Problem description: Keep only the lines of the material below that contain the word "taken". Copy those lines.

•••••

[src/rtl/rrld_pkg.sv]
// Shared constants, register codes and helpers for the leak detector.
// No dependencies.
package rrld_pkg;

    localparam int SAMPLE_BITS_DEF   = 24;
    localparam int COUNT_BITS_DEF    = 16;
    localparam int FRACTION_BITS_DEF = 16;

    localparam int HIT_BITS       = 16;
    localparam int HIT_THR_BITS   = 16;
    localparam int SLOPE_THR_BITS = 24;
    localparam int TOL_BITS       = 10;
    localparam int CFG_ADDR_BITS  = 4;
    localparam int CFG_DATA_BITS  = 32;
    localparam int PERMILLE       = 1000;

    localparam logic [HIT_THR_BITS-1:0]   HIT_THR_RST   = 16'd20;
    localparam logic [SLOPE_THR_BITS-1:0] SLOPE_THR_RST = 24'd200;
    localparam logic [TOL_BITS-1:0]       TOL_RST       = 10'd100;

    typedef enum logic [1:0] {
        REG_HIT_THR   = 2'd0,
        REG_SLOPE_THR = 2'd1,
        REG_TOL       = 2'd2
    } t_reg_idx;

    function automatic int max2(input int a, input int b);
        return (a > b) ? a : b;
    endfunction

endpackage

[src/rtl/rrld_if.sv]
// Valid/ready channel interfaces for the leak detector.
// Depends on rrld_pkg for default widths.
interface rrld_in_if import rrld_pkg::*; #(
    parameter int SAMPLE_BITS = SAMPLE_BITS_DEF
);
    logic                   valid;
    logic                   ready;
    logic [SAMPLE_BITS-1:0] usage_sample;

    modport source(output valid, output usage_sample, input ready);
    modport sink(input valid, input usage_sample, output ready);
endinterface

interface rrld_out_if import rrld_pkg::*; #(
    parameter int SAMPLE_BITS   = SAMPLE_BITS_DEF,
    parameter int FRACTION_BITS = FRACTION_BITS_DEF
);
    logic                                   valid;
    logic                                   ready;
    logic                                   leak_warning;
    logic [SAMPLE_BITS-1:0]                 predicted_next;
    logic signed [SAMPLE_BITS+FRACTION_BITS:0] slope_q16;
    logic [HIT_BITS-1:0]                    hit_count;
    logic                                   count_saturated;

    modport source(output valid, output leak_warning, output predicted_next,
                   output slope_q16, output hit_count, output count_saturated,
                   input ready);
    modport sink(input valid, input leak_warning, input predicted_next,
                 input slope_q16, input hit_count, input count_saturated,
                 output ready);
endinterface

[src/rtl/rrld_mul.sv]
// Serial shift-add multiplier: one multiplier bit per cycle, early stop.
// No dependencies; product is taken modulo 2^P_W (A may be sign-extended).
module rrld_mul #(
    parameter int P_W = 8,
    parameter int B_W = 8
) (
    input  logic           i_clk,
    input  logic           i_rst_n,
    input  logic           i_start,
    input  logic [P_W-1:0] i_a,
    input  logic [B_W-1:0] i_b,
    output logic           o_done,
    output logic [P_W-1:0] o_p
);
    logic           r_busy, n_busy;
    logic           r_done, n_done;
    logic [P_W-1:0] r_a, n_a;
    logic [B_W-1:0] r_b, n_b;
    logic [P_W-1:0] r_acc, n_acc;

    always_comb begin
        n_busy = r_busy;
        n_done = 1'b0;
        n_a    = r_a;
        n_b    = r_b;
        n_acc  = r_acc;
        if (i_start) begin
            n_busy = 1'b1;
            n_a    = i_a;
            n_b    = i_b;
            n_acc  = '0;
        end else if (r_busy) begin
            if (r_b == '0) begin
                n_busy = 1'b0;
                n_done = 1'b1;
            end else begin
                if (r_b[0]) begin
                    n_acc = r_acc + r_a;
                end
                n_a = r_a << 1;
                n_b = r_b >> 1;
            end
        end
    end

    always_ff @(posedge i_clk) begin
        if (!i_rst_n) begin
            r_busy <= 1'b0;
            r_done <= 1'b0;
        end else begin
            r_busy <= n_busy;
            r_done <= n_done;
        end
        r_a   <= n_a;
        r_b   <= n_b;
        r_acc <= n_acc;
    end

    assign o_done = r_done;
    assign o_p    = r_acc;
endmodule

[src/rtl/rrld_div.sv]
// Restoring divider: one quotient bit per cycle, P_W steps.
// No dependencies; unsigned numerator and nonzero unsigned denominator.
module rrld_div #(
    parameter int P_W = 8
) (
    input  logic           i_clk,
    input  logic           i_rst_n,
    input  logic           i_start,
    input  logic [P_W-1:0] i_num,
    input  logic [P_W-1:0] i_den,
    output logic           o_done,
    output logic [P_W-1:0] o_q
);
    localparam int CNT_W = $clog2(P_W + 1);

    logic             r_busy, n_busy;
    logic             r_done, n_done;
    logic [CNT_W-1:0] r_cnt, n_cnt;
    logic [P_W-1:0]   r_q, n_q;
    logic [P_W-1:0]   r_rem, n_rem;
    logic [P_W-1:0]   r_den, n_den;
    logic [P_W:0]     trial;
    logic [P_W:0]     diff;

    assign trial = {r_rem, r_q[P_W-1]};
    assign diff  = trial - {1'b0, r_den};

    always_comb begin
        n_busy = r_busy;
        n_done = 1'b0;
        n_cnt  = r_cnt;
        n_q    = r_q;
        n_rem  = r_rem;
        n_den  = r_den;
        if (i_start) begin
            n_busy = 1'b1;
            n_cnt  = CNT_W'(P_W);
            n_q    = i_num;
            n_rem  = '0;
            n_den  = i_den;
        end else if (r_busy) begin
            if (r_cnt == '0) begin
                n_busy = 1'b0;
                n_done = 1'b1;
            end else begin
                n_cnt = r_cnt - 1'b1;
                if (!diff[P_W]) begin
                    n_rem = diff[P_W-1:0];
                    n_q   = {r_q[P_W-2:0], 1'b1};
                end else begin
                    n_rem = trial[P_W-1:0];
                    n_q   = {r_q[P_W-2:0], 1'b0};
                end
            end
        end
    end

    always_ff @(posedge i_clk) begin
        if (!i_rst_n) begin
            r_busy <= 1'b0;
            r_done <= 1'b0;
            r_cnt  <= '0;
        end else begin
            r_busy <= n_busy;
            r_done <= n_done;
            r_cnt  <= n_cnt;
        end
        r_q   <= n_q;
        r_rem <= n_rem;
        r_den <= n_den;
    end

    assign o_done = r_done;
    assign o_q    = r_q;
endmodule

[src/rtl/running_regression_leak_detector.sv]
// Running least-squares leak detector: sequencer, sums, hit check, outputs.
// Depends on rrld_pkg, rrld_if.sv, rrld_mul and rrld_div.
//
//  channel    dir  handshake            payload
//  i_sample   in   valid/ready          usage_sample
//  o_result   out  valid/ready          leak_warning, predicted_next,
//                                       slope_q16, hit_count, count_saturated
//  apb        in   psel/penable/pwrite  paddr, pwdata -> prdata
//
// One sample is in work at a time. Sequencing steps are accept, sum update and
// result load; each serial multiply stops early once its multiplier operand is
// used up, and each restoring divide works at the width W (W = SAMPLE_BITS
// + 3*COUNT_BITS + max(COUNT_BITS+2, FRACTION_BITS) + 1, 91 at default widths).
// With a prediction: ten multiplies and three divides; a zero denominator stops
// after the sums. Synchronous active-low reset clears count, sums, prediction,
// slope, hits, warning and output valid and loads the config registers with their
// defaults; no clearing pass. A new sample is taken while the previous result
// waits on o_result; the next result then waits for the slot.
module running_regression_leak_detector import rrld_pkg::*; #(
    parameter int SAMPLE_BITS   = SAMPLE_BITS_DEF,
    parameter int COUNT_BITS    = COUNT_BITS_DEF,
    parameter int FRACTION_BITS = FRACTION_BITS_DEF
) (
    input  logic                     i_clk,
    input  logic                     i_rst_n,
    input  logic                     psel,
    input  logic                     penable,
    input  logic                     pwrite,
    input  logic [CFG_ADDR_BITS-1:0] paddr,
    input  logic [CFG_DATA_BITS-1:0] pwdata,
    output logic [CFG_DATA_BITS-1:0] prdata,
    output logic                     pready,
    rrld_in_if.sink                  i_sample,
    rrld_out_if.source               o_result
);
    localparam int SLOPE_BITS = SAMPLE_BITS + FRACTION_BITS + 1;
    localparam int SX_W  = 2 * COUNT_BITS;
    localparam int SY_W  = SAMPLE_BITS + COUNT_BITS;
    localparam int SXX_W = 3 * COUNT_BITS;
    localparam int SXY_W = SAMPLE_BITS + 2 * COUNT_BITS;
    // working width: holds an << F and an*(N+1) + bn with sign
    localparam int W = SAMPLE_BITS + 3 * COUNT_BITS
                       + max2(COUNT_BITS + 2, FRACTION_BITS) + 1;
    localparam int MB_W = max2(max2(SY_W, SX_W), TOL_BITS);
    localparam int CMP_W = max2(SLOPE_BITS, SLOPE_THR_BITS + FRACTION_BITS) + 1;

    localparam logic [W-1:0] SLOPE_LIM = W'(1) << (SLOPE_BITS - 1);
    localparam logic [W-1:0] SAMPLE_MAX_W = (W'(1) << SAMPLE_BITS) - W'(1);
    localparam logic signed [SLOPE_BITS-1:0] SLOPE_MAX = {1'b0, {(SLOPE_BITS-1){1'b1}}};
    localparam logic signed [SLOPE_BITS-1:0] SLOPE_MIN = {1'b1, {(SLOPE_BITS-1){1'b0}}};

    typedef enum logic [2:0] {
        S_IDLE, S_UPD, S_RUN, S_WAIT, S_OUT
    } t_state;

    // serial operation steps, in issue order
    typedef enum logic [3:0] {
        OP_TOLM, OP_TOLD, OP_XX, OP_XY, OP_D1, OP_D2, OP_A1, OP_A2,
        OP_B1, OP_B2, OP_SD, OP_PM, OP_PD
    } t_op;

    t_state r_state, n_state;
    t_op    r_op, n_op;

    // configuration
    logic [HIT_THR_BITS-1:0]   r_hthr, n_hthr;
    logic [SLOPE_THR_BITS-1:0] r_sthr, n_sthr;
    logic [TOL_BITS-1:0]       r_tol, n_tol;

    // detector state
    logic [COUNT_BITS-1:0]        r_count, n_count;
    logic [SX_W-1:0]              r_sx, n_sx;
    logic [SY_W-1:0]              r_sy, n_sy;
    logic [SXX_W-1:0]             r_sxx, n_sxx;
    logic [SXY_W-1:0]             r_sxy, n_sxy;
    logic [SAMPLE_BITS-1:0]       r_pred, n_pred;
    logic signed [SLOPE_BITS-1:0] r_slope, n_slope;
    logic [HIT_BITS-1:0]          r_hits, n_hits;
    logic                         r_warn, n_warn;

    // per-sample working registers
    logic [SAMPLE_BITS-1:0] r_y, n_y;
    logic [W-1:0]           r_t, n_t;
    logic [W-1:0]           r_d, n_d;
    logic [W-1:0]           r_an, n_an;
    logic [W-1:0]           r_bn, n_bn;

    // output register
    logic                         r_out_valid, n_out_valid;
    logic                         r_o_warn, n_o_warn;
    logic [SAMPLE_BITS-1:0]       r_o_pred, n_o_pred;
    logic signed [SLOPE_BITS-1:0] r_o_slope, n_o_slope;
    logic [HIT_BITS-1:0]          r_o_hits, n_o_hits;
    logic                         r_o_sat, n_o_sat;

    // shared units
    logic           mul_start, mul_done, div_start, div_done, is_div;
    logic [W-1:0]   mul_a, mul_p, div_num, div_den, div_q;
    logic [MB_W-1:0] mul_b;

    logic           in_acc, cfg_wr;
    t_reg_idx       cfg_idx;
    logic [COUNT_BITS-1:0] x_next;
    logic [W-1:0]   an_mag, t_mag, pred_w, y_w, lo_w, hi_w, d_new;
    logic           hit;
    logic [HIT_BITS-1:0] hits_inc;
    logic signed [CMP_W-1:0] slope_c;
    logic [CMP_W-1:0] thr_c;

    assign pready   = 1'b1;
    assign cfg_wr   = psel && penable && pwrite;
    assign cfg_idx  = t_reg_idx'(paddr[CFG_ADDR_BITS-1:2]);
    assign in_acc   = i_sample.valid && i_sample.ready;
    assign i_sample.ready = (r_state == S_IDLE);

    always_comb begin
        case (cfg_idx)
            REG_HIT_THR:   prdata = CFG_DATA_BITS'(r_hthr);
            REG_SLOPE_THR: prdata = CFG_DATA_BITS'(r_sthr);
            REG_TOL:       prdata = CFG_DATA_BITS'(r_tol);
            default:       prdata = '0;
        endcase
    end

    assign x_next = r_count + 1'b1;
    assign an_mag = r_an[W-1] ? (~r_an + 1'b1) : r_an;
    assign t_mag  = r_t[W-1] ? (~r_t + 1'b1) : r_t;
    assign is_div = (r_op == OP_TOLD) || (r_op == OP_SD) || (r_op == OP_PD);
    assign mul_start = (r_state == S_RUN) && !is_div;
    assign div_start = (r_state == S_RUN) && is_div;

    // operand select per step
    always_comb begin
        mul_a   = '0;
        mul_b   = '0;
        div_num = '0;
        div_den = r_d;
        case (r_op)
            OP_TOLM: begin mul_a = W'(r_pred); mul_b = MB_W'(r_tol); end
            OP_TOLD: begin div_num = r_t; div_den = W'(PERMILLE); end
            OP_XX:   begin mul_a = W'(r_count); mul_b = MB_W'(r_count); end
            OP_XY:   begin mul_a = W'(r_y); mul_b = MB_W'(r_count); end
            OP_D1:   begin mul_a = W'(r_sxx); mul_b = MB_W'(r_count); end
            OP_D2:   begin mul_a = W'(r_sx); mul_b = MB_W'(r_sx); end
            OP_A1:   begin mul_a = W'(r_sxy); mul_b = MB_W'(r_count); end
            OP_A2:   begin mul_a = W'(r_sy); mul_b = MB_W'(r_sx); end
            OP_B1:   begin mul_a = W'(r_sxx); mul_b = MB_W'(r_sy); end
            OP_B2:   begin mul_a = W'(r_sxy); mul_b = MB_W'(r_sx); end
            OP_SD:   begin div_num = an_mag << FRACTION_BITS; end
            OP_PM:   begin mul_a = r_an; mul_b = MB_W'(r_count) + 1'b1; end
            OP_PD:   begin div_num = t_mag; end
            default: begin mul_a = '0; end
        endcase
    end

    // hit window around the old prediction; err comes from the divider
    assign pred_w   = W'(r_pred);
    assign y_w      = W'(r_y);
    assign lo_w     = (pred_w > div_q) ? (pred_w - div_q) : '0;
    assign hi_w     = pred_w + div_q;
    assign hit      = (y_w >= lo_w) && (y_w <= hi_w);
    assign hits_inc = (r_hits != '1) ? (r_hits + 1'b1) : r_hits;
    assign slope_c  = CMP_W'(r_slope);
    assign thr_c    = CMP_W'(r_sthr) << FRACTION_BITS;
    assign d_new    = r_t - mul_p;

    always_comb begin
        n_state = r_state;
        n_op    = r_op;
        n_hthr  = r_hthr;
        n_sthr  = r_sthr;
        n_tol   = r_tol;
        n_count = r_count;
        n_sx    = r_sx;
        n_sy    = r_sy;
        n_sxx   = r_sxx;
        n_sxy   = r_sxy;
        n_pred  = r_pred;
        n_slope = r_slope;
        n_hits  = r_hits;
        n_warn  = r_warn;
        n_y     = r_y;
        n_t     = r_t;
        n_d     = r_d;
        n_an    = r_an;
        n_bn    = r_bn;
        n_out_valid = r_out_valid;
        n_o_warn  = r_o_warn;
        n_o_pred  = r_o_pred;
        n_o_slope = r_o_slope;
        n_o_hits  = r_o_hits;
        n_o_sat   = r_o_sat;

        if (cfg_wr) begin
            case (cfg_idx)
                REG_HIT_THR:   n_hthr = pwdata[HIT_THR_BITS-1:0];
                REG_SLOPE_THR: n_sthr = pwdata[SLOPE_THR_BITS-1:0];
                REG_TOL:       n_tol  = pwdata[TOL_BITS-1:0];
                default:       n_hthr = r_hthr;
            endcase
        end

        if (r_out_valid && o_result.ready) begin
            n_out_valid = 1'b0;
        end

        case (r_state)
            S_IDLE: begin
                if (in_acc) begin
                    n_y = i_sample.usage_sample;
                    if (r_pred != '0) begin
                        n_op    = OP_TOLM;
                        n_state = S_RUN;
                    end else begin
                        n_state = S_UPD;
                    end
                end
            end
            S_UPD: begin
                if (r_count != '1) begin
                    n_count = x_next;
                    n_sx    = r_sx + SX_W'(x_next);
                    n_sy    = r_sy + SY_W'(r_y);
                    n_op    = OP_XX;
                    n_state = S_RUN;
                end else begin
                    n_state = S_OUT;
                end
            end
            S_RUN: begin
                n_state = S_WAIT;
            end
            S_WAIT: begin
                if (mul_done || div_done) begin
                    n_state = S_RUN;
                    case (r_op)
                        OP_TOLM: begin n_t = mul_p; n_op = OP_TOLD; end
                        OP_TOLD: begin
                            if (hit) begin
                                n_hits = hits_inc;
                                if ((hits_inc > r_hthr) && (slope_c > $signed(thr_c))) begin
                                    n_warn = 1'b1;
                                end
                            end else begin
                                n_hits = '0;
                                n_warn = 1'b0;
                            end
                            n_state = S_UPD;
                        end
                        OP_XX: begin n_sxx = r_sxx + mul_p[SXX_W-1:0]; n_op = OP_XY; end
                        OP_XY: begin n_sxy = r_sxy + mul_p[SXY_W-1:0]; n_op = OP_D1; end
                        OP_D1: begin n_t = mul_p; n_op = OP_D2; end
                        OP_D2: begin
                            n_d = d_new;
                            // zero or negative denominator: slope and prediction keep
                            if ((d_new == '0) || d_new[W-1]) begin
                                n_state = S_OUT;
                            end else begin
                                n_op = OP_A1;
                            end
                        end
                        OP_A1: begin n_t = mul_p; n_op = OP_A2; end
                        OP_A2: begin n_an = d_new; n_op = OP_B1; end
                        OP_B1: begin n_t = mul_p; n_op = OP_B2; end
                        OP_B2: begin n_bn = d_new; n_op = OP_SD; end
                        OP_SD: begin
                            if (div_q >= SLOPE_LIM) begin
                                n_slope = r_an[W-1] ? SLOPE_MIN : SLOPE_MAX;
                            end else if (r_an[W-1]) begin
                                n_slope = -$signed(div_q[SLOPE_BITS-1:0]);
                            end else begin
                                n_slope = $signed(div_q[SLOPE_BITS-1:0]);
                            end
                            n_op = OP_PM;
                        end
                        OP_PM: begin n_t = mul_p + r_bn; n_op = OP_PD; end
                        OP_PD: begin
                            if (r_t[W-1]) begin
                                n_pred = '0;
                            end else if (div_q > SAMPLE_MAX_W) begin
                                n_pred = '1;
                            end else begin
                                n_pred = div_q[SAMPLE_BITS-1:0];
                            end
                            n_state = S_OUT;
                        end
                        default: n_state = S_OUT;
                    endcase
                end
            end
            S_OUT: begin
                if (!r_out_valid || o_result.ready) begin
                    n_out_valid = 1'b1;
                    n_o_warn    = r_warn;
                    n_o_pred    = r_pred;
                    n_o_slope   = r_slope;
                    n_o_hits    = r_hits;
                    n_o_sat     = (r_count == '1);
                    n_state     = S_IDLE;
                end
            end
            default: n_state = S_IDLE;
        endcase
    end

    always_ff @(posedge i_clk) begin
        if (!i_rst_n) begin
            r_state     <= S_IDLE;
            r_op        <= OP_TOLM;
            r_hthr      <= HIT_THR_RST;
            r_sthr      <= SLOPE_THR_RST;
            r_tol       <= TOL_RST;
            r_count     <= '0;
            r_sx        <= '0;
            r_sy        <= '0;
            r_sxx       <= '0;
            r_sxy       <= '0;
            r_pred      <= '0;
            r_slope     <= '0;
            r_hits      <= '0;
            r_warn      <= 1'b0;
            r_out_valid <= 1'b0;
        end else begin
            r_state     <= n_state;
            r_op        <= n_op;
            r_hthr      <= n_hthr;
            r_sthr      <= n_sthr;
            r_tol       <= n_tol;
            r_count     <= n_count;
            r_sx        <= n_sx;
            r_sy        <= n_sy;
            r_sxx       <= n_sxx;
            r_sxy       <= n_sxy;
            r_pred      <= n_pred;
            r_slope     <= n_slope;
            r_hits      <= n_hits;
            r_warn      <= n_warn;
            r_out_valid <= n_out_valid;
        end
        r_y       <= n_y;
        r_t       <= n_t;
        r_d       <= n_d;
        r_an      <= n_an;
        r_bn      <= n_bn;
        r_o_warn  <= n_o_warn;
        r_o_pred  <= n_o_pred;
        r_o_slope <= n_o_slope;
        r_o_hits  <= n_o_hits;
        r_o_sat   <= n_o_sat;
    end

    rrld_mul #(.P_W(W), .B_W(MB_W)) u_mul (
        .i_clk   (i_clk),
        .i_rst_n (i_rst_n),
        .i_start (mul_start),
        .i_a     (mul_a),
        .i_b     (mul_b),
        .o_done  (mul_done),
        .o_p     (mul_p)
    );

    rrld_div #(.P_W(W)) u_div (
        .i_clk   (i_clk),
        .i_rst_n (i_rst_n),
        .i_start (div_start),
        .i_num   (div_num),
        .i_den   (div_den),
        .o_done  (div_done),
        .o_q     (div_q)
    );

    assign o_result.valid           = r_out_valid;
    assign o_result.leak_warning    = r_o_warn;
    assign o_result.predicted_next  = r_o_pred;
    assign o_result.slope_q16       = r_o_slope;
    assign o_result.hit_count       = r_o_hits;
    assign o_result.count_saturated = r_o_sat;
endmodule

•••••

Task output:
// No dependencies; product is taken modulo 2^P_W (A may be sign-extended).
// defaults; no clearing pass. A new sample is taken while the previous result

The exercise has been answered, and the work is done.